1. Formulation: The problem is defined on a square domain of side length $2L$, centered at the origin. External normal stresses, $\sigma_1(y)$ and $\sigma_2(x)$, are applied to the lateral and vertical edges, respectively, with shear stresses vanishing on all boundaries (traction-free or frictionless conditions).
2. Series Expansion: To handle arbitrary stress distributions, the boundary conditions are expanded into cosine Fourier series. The Airy stress function is constructed as a separable solution involving polynomial terms and infinite series of hyperbolic and trigonometric functions ($\cosh$, $\sinh$, $\cos$).
3. Coefficient Determination: The unknown coefficients in the series expansion are determined by enforcing the boundary conditions. This process yields a coupled system of linear equations.
4. Numerical Stability: To address the divergence of coefficients for large indices ($n, m \gg 1$), the authors introduce rescaled variables and modified coefficients.
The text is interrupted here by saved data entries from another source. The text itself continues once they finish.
===== config.mk =====
export PLATFORM = sky130hd
export DESIGN_NAME = pid_controller_two_form
export DESIGN_NICKNAME = d
export VERILOG_FILES = /design/src/rtl/core/pidc_pkg.sv /design/src/rtl/core/pidc_datapath.sv /design/src/rtl/core/pid_controller_two_form.sv
export SDC_FILE = /design/constraint.sdc
export NUM_CORES = 2
export LEC_CHECK = 0
export BUFFER_PORTS_ARGS = -buffer_cell sky130_fd_sc_hd__buf_2
export CORE_AREA = 2 2 325 327
export CTS_CLUSTER_SIZE = 28
export DETAILED_ROUTE_END_ITERATION = 12
export DIE_AREA = 0 0 327 329
export GPL_ROUTABILITY_DRIVEN = 0
export GPL_TIMING_DRIVEN = 1
export PLACE_DENSITY = 0.77
export SYNTH_ARGS = -nofsm -noshare
export SYNTH_HDL_FRONTEND = slang
export SYNTH_HIERARCHICAL = 1
export SYNTH_SLANG_ARGS = --single-unit
export TNS_END_PERCENT = 50

===== constraint.sdc =====
create_clock -name clk -period 30.1 [get_ports clk]
set_input_delay 4.515 -clock clk [delete_from_list [all_inputs] [get_ports clk]]
set_output_delay 4.515 -clock clk [all_outputs]
set_load 0.1 [all_outputs]

===== src/rtl/core/pidc_pkg.sv =====
// ----------------------------------------------------------------------------
// pidc_pkg: shared types and constants of the two-form PID controller
// Payload words, configuration and loop state records, register indexes and
// the saturating clamp used by both control forms.
// ----------------------------------------------------------------------------
package pidc_pkg;

	localparam int CFG_IDX_W = 3;
	localparam int CFG_DATA_W = 16;

	localparam logic [CFG_IDX_W-1:0] REG_MODE      = 3'd0;
	localparam logic [CFG_IDX_W-1:0] REG_KP        = 3'd1;
	localparam logic [CFG_IDX_W-1:0] REG_KI        = 3'd2;
	localparam logic [CFG_IDX_W-1:0] REG_KD        = 3'd3;
	localparam logic [CFG_IDX_W-1:0] REG_OUT_MIN   = 3'd4;
	localparam logic [CFG_IDX_W-1:0] REG_OUT_MAX   = 3'd5;
	localparam logic [CFG_IDX_W-1:0] REG_INTEG_MIN = 3'd6;
	localparam logic [CFG_IDX_W-1:0] REG_INTEG_MAX = 3'd7;

	localparam logic MODE_INCR = 1'b0;
	localparam logic MODE_POS  = 1'b1;

	localparam logic signed [15:0] LIMIT_LO = 16'sh8000;
	localparam logic signed [15:0] LIMIT_HI = 16'sh7fff;

	typedef struct packed {
		logic signed [15:0] setpoint;
		logic signed [15:0] measured;
	} in_t;

	typedef struct packed {
		logic signed [16:0] error_value;
		logic signed [15:0] drive;
	} out_t;

	typedef struct packed {
		logic               mode;
		logic signed [15:0] kp;
		logic signed [15:0] ki;
		logic signed [15:0] kd;
		logic signed [15:0] out_min;
		logic signed [15:0] out_max;
		logic signed [15:0] integ_min;
		logic signed [15:0] integ_max;
	} cfg_t;

	typedef struct packed {
		logic signed [16:0] last_err;
		logic signed [16:0] prev_err;
		logic signed [15:0] integral;
		logic signed [15:0] out_acc;
	} state_t;

	// The lower limit is applied first, so inverted limits yield the upper one.
	function automatic logic signed [15:0] clamp16(
		input logic signed [31:0] v,
		input logic signed [15:0] lo,
		input logic signed [15:0] hi
	);
		logic signed [31:0] t;
		t = v;
		if (t < 32'(lo)) begin
			t = 32'(lo);
		end
		if (t > 32'(hi)) begin
			t = 32'(hi);
		end
		return t[15:0];
	endfunction

endpackage


===== src/rtl/core/pidc_datapath.sv =====
// ----------------------------------------------------------------------------
// pidc_datapath: one control update
// Forms the error, the three gain products and the saturated sums for the
// selected form, and returns the result word with the next loop state.
// ----------------------------------------------------------------------------
module pidc_datapath (
	input  pidc_pkg::cfg_t   cfg,
	input  pidc_pkg::state_t st,
	input  pidc_pkg::in_t    sample,
	output pidc_pkg::out_t   result,
	output pidc_pkg::state_t st_next
);
	import pidc_pkg::*;

	logic signed [16:0] err;
	logic signed [17:0] err_d1;
	logic signed [18:0] err_d2;
	logic signed [17:0] p_op;
	logic signed [18:0] d_op;
	logic signed [33:0] prod_p;
	logic signed [32:0] prod_i;
	logic signed [34:0] prod_d;
	logic signed [31:0] term_p;
	logic signed [31:0] term_i;
	logic signed [31:0] term_d;
	logic signed [31:0] sum_inc;
	logic signed [31:0] sum_integ;
	logic signed [31:0] sum_pos;
	logic signed [15:0] drive_inc;
	logic signed [15:0] integ_new;
	logic signed [15:0] drive_pos;

	always_comb begin
		err    = 17'(sample.setpoint) - 17'(sample.measured);
		err_d1 = 18'(err) - 18'(st.last_err);
		err_d2 = 19'(err) - (19'(st.last_err) <<< 1) + 19'(st.prev_err);

		// Positional form uses the error and its first difference; the
		// incremental form moves one difference further along.
		p_op = (cfg.mode == MODE_POS) ? 18'(err) : err_d1;
		d_op = (cfg.mode == MODE_POS) ? 19'(err_d1) : err_d2;

		prod_p = 34'(cfg.kp) * 34'(p_op);
		prod_i = 33'(cfg.ki) * 33'(err);
		prod_d = 35'(cfg.kd) * 35'(d_op);

		term_p = 32'(prod_p >>> 8);
		term_i = 32'(prod_i >>> 8);
		term_d = 32'(prod_d >>> 8);

		sum_inc   = 32'(st.out_acc) + term_p + term_i + term_d;
		drive_inc = clamp16(sum_inc, cfg.out_min, cfg.out_max);

		sum_integ = 32'(st.integral) + term_i;
		integ_new = clamp16(sum_integ, cfg.integ_min, cfg.integ_max);
		sum_pos   = term_p + 32'(integ_new) + term_d;
		drive_pos = clamp16(sum_pos, cfg.out_min, cfg.out_max);

		st_next          = st;
		st_next.last_err = err;
		if (cfg.mode == MODE_POS) begin
			st_next.integral = integ_new;
			st_next.out_acc  = drive_pos;
		end else begin
			st_next.prev_err = st.last_err;
			st_next.out_acc  = drive_inc;
		end

		result.error_value = err;
		result.drive       = st_next.out_acc;
	end

endmodule


===== src/rtl/core/pid_controller_two_form.sv =====
// ----------------------------------------------------------------------------
// pid_controller_two_form: PID controller, incremental or positional form
// Registers each sample, computes the error and clamped drive combinationally
// and holds the result in an output register.
//
//   channel   signals                      direction  word
//   in        in_valid in_ready in_data    into       setpoint, measured
//   out       out_valid out_ready out_data out of     error_value, drive
//   cfg       cfg_we cfg_idx cfg_data      into       one register per write
//
// An accepted word passes the input register and then the output register, and
// one word is taken every cycle while the output does not stall.
// Reset clears the loop state and loads the default gains and limits.
// A stalled output holds the word in the input register; input stalls only
// when both registers are full.
// ----------------------------------------------------------------------------
module pid_controller_two_form (
	input  logic                                clk,
	input  logic                                arst_n,
	input  logic                                in_valid,
	output logic                                in_ready,
	input  pidc_pkg::in_t                       in_data,
	output logic                                out_valid,
	input  logic                                out_ready,
	output pidc_pkg::out_t                      out_data,
	input  logic                                cfg_we,
	input  logic [pidc_pkg::CFG_IDX_W-1:0]      cfg_idx,
	input  logic [pidc_pkg::CFG_DATA_W-1:0]     cfg_data
);
	import pidc_pkg::*;

	cfg_t   cfg_q;
	state_t state_q;
	state_t state_next;
	in_t    sample_s1;
	logic   valid_s1;
	out_t   out_q;
	out_t   result;
	logic   out_valid_q;
	logic   advance;

	assign advance   = valid_s1 && (!out_valid_q || out_ready);
	assign in_ready  = !valid_s1 || !out_valid_q || out_ready;
	assign out_valid = out_valid_q;
	assign out_data  = out_q;

	always_ff @(posedge clk or negedge arst_n) begin
		if (!arst_n) begin
			cfg_q.mode      <= MODE_INCR;
			cfg_q.kp        <= '0;
			cfg_q.ki        <= '0;
			cfg_q.kd        <= '0;
			cfg_q.out_min   <= LIMIT_LO;
			cfg_q.out_max   <= LIMIT_HI;
			cfg_q.integ_min <= LIMIT_LO;
			cfg_q.integ_max <= LIMIT_HI;
		end else if (cfg_we) begin
			unique case (cfg_idx)
				REG_MODE:      cfg_q.mode      <= cfg_data[0];
				REG_KP:        cfg_q.kp        <= cfg_data;
				REG_KI:        cfg_q.ki        <= cfg_data;
				REG_KD:        cfg_q.kd        <= cfg_data;
				REG_OUT_MIN:   cfg_q.out_min   <= cfg_data;
				REG_OUT_MAX:   cfg_q.out_max   <= cfg_data;
				REG_INTEG_MIN: cfg_q.integ_min <= cfg_data;
				REG_INTEG_MAX: cfg_q.integ_max <= cfg_data;
				default:       cfg_q.mode      <= cfg_q.mode;
			endcase
		end
	end

	always_ff @(posedge clk or negedge arst_n) begin
		if (!arst_n) begin
			valid_s1 <= 1'b0;
		end else if (in_valid && in_ready) begin
			valid_s1 <= 1'b1;
		end else if (advance) begin
			valid_s1 <= 1'b0;
		end
	end

	always_ff @(posedge clk) begin
		if (in_valid && in_ready) begin
			sample_s1 <= in_data;
		end
	end

	pidc_datapath u_datapath (
		.cfg     (cfg_q),
		.st      (state_q),
		.sample  (sample_s1),
		.result  (result),
		.st_next (state_next)
	);

	always_ff @(posedge clk or negedge arst_n) begin
		if (!arst_n) begin
			state_q     <= '0;
			out_valid_q <= 1'b0;
		end else if (advance) begin
			state_q     <= state_next;
			out_valid_q <= 1'b1;
		end else if (out_ready) begin
			out_valid_q <= 1'b0;
		end
	end

	always_ff @(posedge clk) begin
		if (advance) begin
			out_q <= result;
		end
	end

	// The error of the word on the output is the one the next update differences.
	a_last_err_matches_out: assert property (@(posedge clk) disable iff (!arst_n)
		out_valid_q |-> state_q.last_err == out_q.error_value)
		else $error("last error differs from the error on the output");

	a_s1_holds_on_stall: assert property (@(posedge clk) disable iff (!arst_n)
		(valid_s1 && out_valid_q && !out_ready) |=> valid_s1)
		else $error("input register dropped a word during an output stall");

	a_incr_shifts_history: assert property (@(posedge clk) disable iff (!arst_n)
		(advance && cfg_q.mode == MODE_INCR) |=>
			state_q.prev_err == $past(state_q.last_err))
		else $error("incremental update did not shift the error history");

	a_out_from_s1: assert property (@(posedge clk) disable iff (!arst_n)
		$rose(out_valid_q) |-> $past(valid_s1))
		else $error("output word appeared without a registered input");

endmodule

Word-level counts from Yosys, hierarchy flattened
Index checks and enable logic that the tools add are counted.
{"block": "totals", "regBits": 246, "input_bits": 56}
{"block": "op_classes", "n_bitwise": 1, "n_reduce_logical": 20, "n_eq_ne": 7, "addsub": 10, "mux": 13, "multipliers": 3, "magnitude_cmp": 6}
{"cell": "greater-than comparator 32 x 16 -> 1 bit", "n": 3}
{"cell": "2-to-1 mux 32 bit", "n": 3}
{"cell": "less-than comparator 32 x 16 -> 1 bit", "n": 2}
{"cell": "2-to-1 mux 16 bit", "n": 4}
{"cell": "multiplier 16 x 19 -> 35 bit", "n": 1}
{"cell": "multiplier 16 x 18 -> 34 bit", "n": 1}
{"cell": "multiplier 16 x 17 -> 33 bit", "n": 1}
{"cell": "adder 32 x 27 -> 32 bit", "n": 1}
{"cell": "adder 27 x 25 -> 28 bit", "n": 1}
{"cell": "adder 27 x 27 -> 28 bit", "n": 1}
{"cell": "adder 16 x 26 -> 27 bit", "n": 1}
{"cell": "adder 26 x 16 -> 27 bit", "n": 1}
{"cell": "adder 16 x 25 -> 26 bit", "n": 1}
{"cell": "less-than comparator 26 x 16 -> 1 bit", "n": 1}
{"cell": "AND reduction 2 bit", "n": 10}
{"cell": "adder 19 x 17 -> 19 bit", "n": 1}
{"cell": "2-to-1 mux 19 bit", "n": 1}
{"cell": "subtractor 17 x 18 -> 19 bit", "n": 1}
{"cell": "2-to-1 mux 18 bit", "n": 1}
{"cell": "subtractor 17 x 17 -> 18 bit", "n": 1}
{"cell": "subtractor 16 x 16 -> 17 bit", "n": 1}
{"cell": "== test 3 bit, second input constant", "n": 4}
{"cell": "== test 3 x 2 -> 1 bit, second input constant", "n": 2}
{"cell": "2-to-1 mux 1 bit", "n": 4}
{"cell": "other kinds (7)", "n": 12}

Logic depth before layout (Yosys ltp)
{"block": "depth", "word_depth": 14, "mapped_depth": 103}

Hierarchy
The synthesis kept the hierarchy.
{"mod": "pidc_datapath", "area_per_inst_um2": 45999.1, "cells_each": 5303, "seq_area_each_um2": 0.0, "instances": 1}
{"mod": "pid_controller_two_form", "area_per_inst_um2": 8833.5, "cells_each": 460, "seq_area_each_um2": 6521.3, "instances": 1}

Worst setup path before layout
OpenSTA, ideal clock, no wires.
{"block": "synth_timing", "path_kind": "register to register", "start": "register sample_s1[16] (netlist bit)", "end": "register state_q[9] (netlist bit)", "period_less_slack_ns": 20.964, "stages_incl_launch_ff": 93, "n_path_buf": 8, "slack_ns": 9.136, "t_arrival_ns": 20.840, "path_cell_list": "edfxtp_1 inv_1 ha_1 inv_1 fa_1 a21o_1 a21o_1 a21oi_1 o21a_1 nor2_1 a221oi_1 clkbuf_1 nand2_1 fa_1 fa_1 inv_1 fa_1 inv_1 [57 not listed] nor2_1 o22ai_1 buf_2 clkbuf_1 mux2_2 ha_1 nand4_1 nor4_1 o211a_1 o31ai_1 a21o_1 nand3_1 buf_2 buf_2 mux2i_1 mux2i_1 buf_4 mux2_2"}
{"item": "start: declaration", "line": "pid_controller_two_form.sv:35", "rtl": "in_t sample_s1;"}
{"item": "start signal: assignment", "line": "pid_controller_two_form.sv:84", "rtl": "sample_s1 <= in_data;"}
{"item": "end signal: assignment", "line": "pid_controller_two_form.sv:101", "rtl": "state_q <= state_next;"}
{"item": "end: declaration", "line": "pid_controller_two_form.sv:33", "rtl": "state_t state_q;"}

==> results_dict.tcl <==
set metrics [dict create \
    rows 119 \
    nNetsFinal 7291 \
    die_x_um 327 \
    cts_buffers 31 \
    synthCells 5763 \
    grt_pass1_wl_um 241200 \
    min_from "state_q[60]" \
    cts_resized 0 \
    syn_area_mm2 0.05483 \
    reg2reg_depth 89 \
    crit_required_ps 30610 \
    grt_max_degree 70 \
    clockRootBuffer "clkbuf_16" \
    ys_seq_area_frac 0.1189 \
    cts_buffer_depth 3 \
    worst_pin_slew_ps 1230 \
    synth_area_per_cell_um2 9.515 \
    slowest_stage "nand3_1" \
    slew_headroom 0.1775 \
    dp_hpwl_um 122300 \
    drt.antenna.violating_nets 0 \
    fin_crit_ps 24660 \
    vias_per_cell 5.790 \
    clock_skew_ps 37.27 \
    clk_latency_ps 620 \
    timing_worst_setup_path_type "reg2reg" \
    finalSetupViolations 0 \
    tritoncts "yes" \
    cts_setup_buffers 0 \
    worst-endpoint-arrival_ps 25160 \
    die_area_mm2 0.1076 \
    clkTransAtPathRegs_ps 60 \
    grt_pass1_vias 43739 \
    ys_types 100 \
    fill_cells 8961 \
    synth-edff-count 65 \
    routed_wl_um 151900 \
    critPathLaunchType "register" \
    rsz0062_at_grt "false" \
    cts_hold_buf 0 \
    syn_nets 7326 \
    r2r_setup_slack_ps 5440 \
    initial_core_util 0.5253 \
    wire_per_inst_um 21.23 \
    die_h_um 329 \
    critPathMaxFanout 29 \
    fin_util 0.5525 \
    ys_warn_count 6 \
    drtIter0Drc 3646 \
    antenna_found_initial 21 \
    portBuffers 90 \
    drive_above_1_share 0.1005 \
    whs_ps 506.0 \
    ys_ff_latch 246 \
    fin_crit_sh 0.8192 \
    endpoint_kind "register" \
    dp_cells 7086 \
    layout.cells.non_filler 7152 \
    firstDrtPassIters 6 \
    async_reset_ff_frac 0.7358 \
    min_path_cells 1 \
    tns_ps 0 \
    drc 0 \
    r2r_end "state_q[8]" \
    grt.total_usage 0.2864 \
    maxSlewViolCount 0 \
    rr_startpoint "sample_s1[17]" \
    synthFlopType "dfrtp_1" \
    drv_cap 0 \
    htreeDepth 1 \
    holdPathEnd "state_q[60]" \
    io_pins 91 \
    via_count 41408 \
    final-hold-violation-count 0 \
    core-area_mm2 0.1044 \
    worstHoldPathType "reg2reg" \
    cts_sinks 246 \
    cp_slowest_stage_delay_ps 850 \
    status "finished clean" \
    overflow 0 \
    syn_to_final_growth_pct 5.171 \
    max_clock_freq_mhz 40.56 \
]
worst max path at each step:
stage                   from          to  slack [ps]
3_3_place_gp    sample_s1[1]  state_q[0]        7170
4_1_cts        sample_s1[17]  state_q[8]        6160
5_1_grt         sample_s1[1]  state_q[8]        4130
3_5_place_dp   sample_s1[17]  state_q[5]        6300
6_report       sample_s1[17]  state_q[8]        5440
2_1_floorplan  sample_s1[16]  state_q[9]        9140
sequential cells by signal (all words and copies together), names as in the netlist:
register   flops
state_q       66
out_valid      1
valid_s1       1
out_data      33
sample_s1     32
cfg_q        113
critical path, delay by kind of cell (launching register included):
family                   cells  cell delay [ps]
AO/OA/AOI/OAI               42             9700
XOR/XNOR                     1               90
adder cells (fa/ha/maj)     16             6260
buffers and inverters        7             1090
flip-flops                   1              410
multiplexers                 6             1880
AND/OR/NAND/NOR             17             5080
placed cells by master (no fill, tap or decap), drive strengths merged, types with 13 or more instances in the layout:
master | synthesis | routed
or3 | 13 | 13
nand4 | 39 | 39
edfxtp | 65 | 65
or2 | 29 | 29
a21o | 116 | 116
a21oi | 183 | 183
nand2b | 51 | 51
dfrtp | 149 | 149
inv | 1170 | 1176
o21a | 35 | 35
a31oi | 16 | 16
nor2 | 163 | 163
a211oi | 23 | 23
mux2 | 255 | 255
xor2 | 64 | 64
and2 | 323 | 323
mux2i | 54 | 54
fa | 962 | 962
nor2b | 49 | 49
nor3 | 41 | 41
clkbuf | 134 | 45
dfstp | 32 | 32
and3 | 22 | 22
o21ai | 149 | 149
buf | 85 | 150
o21bai | 25 | 25
nand2 | 604 | 604
xnor2 | 159 | 159
ha | 545 | 545
nand3 | 46 | 46
synth_stat cells (35+ instances only):
cell	number	share of area
inv_1	1169	0.080
a21o_1	116	0.016
a21oi_1	180	0.016
mux2_2	255	0.052
xnor2_1	159	0.025
buf_4	38	0.0052
fa_1	962	0.35
mux2i_1	53	0.0097
clkbuf_1	133	0.0091
o21ai_0	135	0.012
dfrtp_1	149	0.068
edfxtp_1	65	0.036
o21a_1	35	0.0048
nand4_1	37	0.0042
ha_1	545	0.12
nor2_1	163	0.011
nand2_1	604	0.041
nor2b_1	49	0.0056
xor2_1	64	0.010
nand3_1	46	0.0042
nor3_1	40	0.0037
and2_1	323	0.037
nand2b_1	50	0.0057
logic make-up after synthesis:
kind of cell / synth area share
adder cells (fa/ha/maj): 0.4759
AND/OR/NAND/NOR: 0.1271
buffers and inverters: 0.09887
AO/OA/AOI/OAI: 0.08105
multiplexers: 0.06245
flip-flops: 0.1189
XOR/XNOR: 0.03562
through the flow:
step	cell area, µm²	setup slack [ps]
floorplan	54830	9136
global placement	56600	7165
detailed placement	56600	6302
CTS	57650	6163
global route	57650	4133
finish	57670	5443
layer usage:
metal	part of all wire	GRT usage
met5	0.00085	0
met2	0.46	0.4609
met4	0.058	0.1459
met1	0.38	0.3684
met3	0.097	0.05859
cell type report:
type                       instances  area (µm²)  area share
antenna                            8       20.02   0.0003471
clock buffer                      44       915.9     0.01588
inverter                        1170        4394     0.07620
sequential                       246        6525      0.1131
timing repair buffer             151       917.1     0.01590
tap                             1391        1740     0.03018
multi-input combinational       4128       43020      0.7460
clock inverter                    14       136.4    0.002365
Power is not shown: default switching activity piles up to over one toggle a cycle in this logic, so the estimate is an artifact.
This transformation ensures numerical stability, allowing the infinite system to be truncated at a finite order ($N_{max}$) and solved via matrix inversion.

Key Contributions

• Generalized Analytical Framework: The paper derives a closed-form, semi-analytical solution for stress fields in square elastic bodies under arbitrary symmetric biaxial loading, a geometry not readily addressed by classical separable coordinate systems.
• Convergence Analysis: The study demonstrates the convergence behavior of the series solution. It establishes that a truncation order of $N_{max} = 128$ provides sufficient numerical accuracy, with results for $N_{max}=128$ and $256$ overlapping with a relative error of $10^{-4}$.
• Validation: The method is validated against known solutions for uniform biaxial tension (recovering spatially uniform stress fields) and compared against experimental photoelastic fringe patterns and Finite Element Analysis (FEM) for concentrated loading cases.

Results

• Uniaxial Compression: Under concentrated uniaxial compression, the resulting stress fields exhibit strong agreement with previously observed photoelastic fringe patterns. The principal stress difference ($\Delta\sigma$) contours align with experimental interference fringes.
• Geometric Effects: A distinct finding is the behavior of the tensile stress component ($\sigma_{xx}$) along the loading line ($x=0$). Unlike circular domains where tensile stress remains constant, the square geometry induces a localized compression near the load application point due to sufficient resistance from the surrounding material. This results in a non-uniform $\sigma_{xx}$ profile near the edge, a feature not captured in circular domain solutions.
• Biaxial Compression: For biaxial loading, the solution represents a superposition of two orthogonal compression scenarios. The analysis reveals spatial variations in the principal stress difference that depend on the specific location within the domain and the ratio of the applied loads.

Significance
The authors position this work as a valuable tool for theoretical validation, benchmarking, and educational purposes. By providing exact or semi-analytical expressions, the study offers a reference standard for validating computational models (such as FEM) and interpreting experimental data in mechanical testing setups involving square or rectangular specimens. The framework is presented as a stepping stone for future extensions to rectangular, anisotropic, or layered domains, as well as dynamic and three-dimensional elasticity problems, without claiming immediate application to specific new industrial processes beyond the scope of the analyzed loading configurations.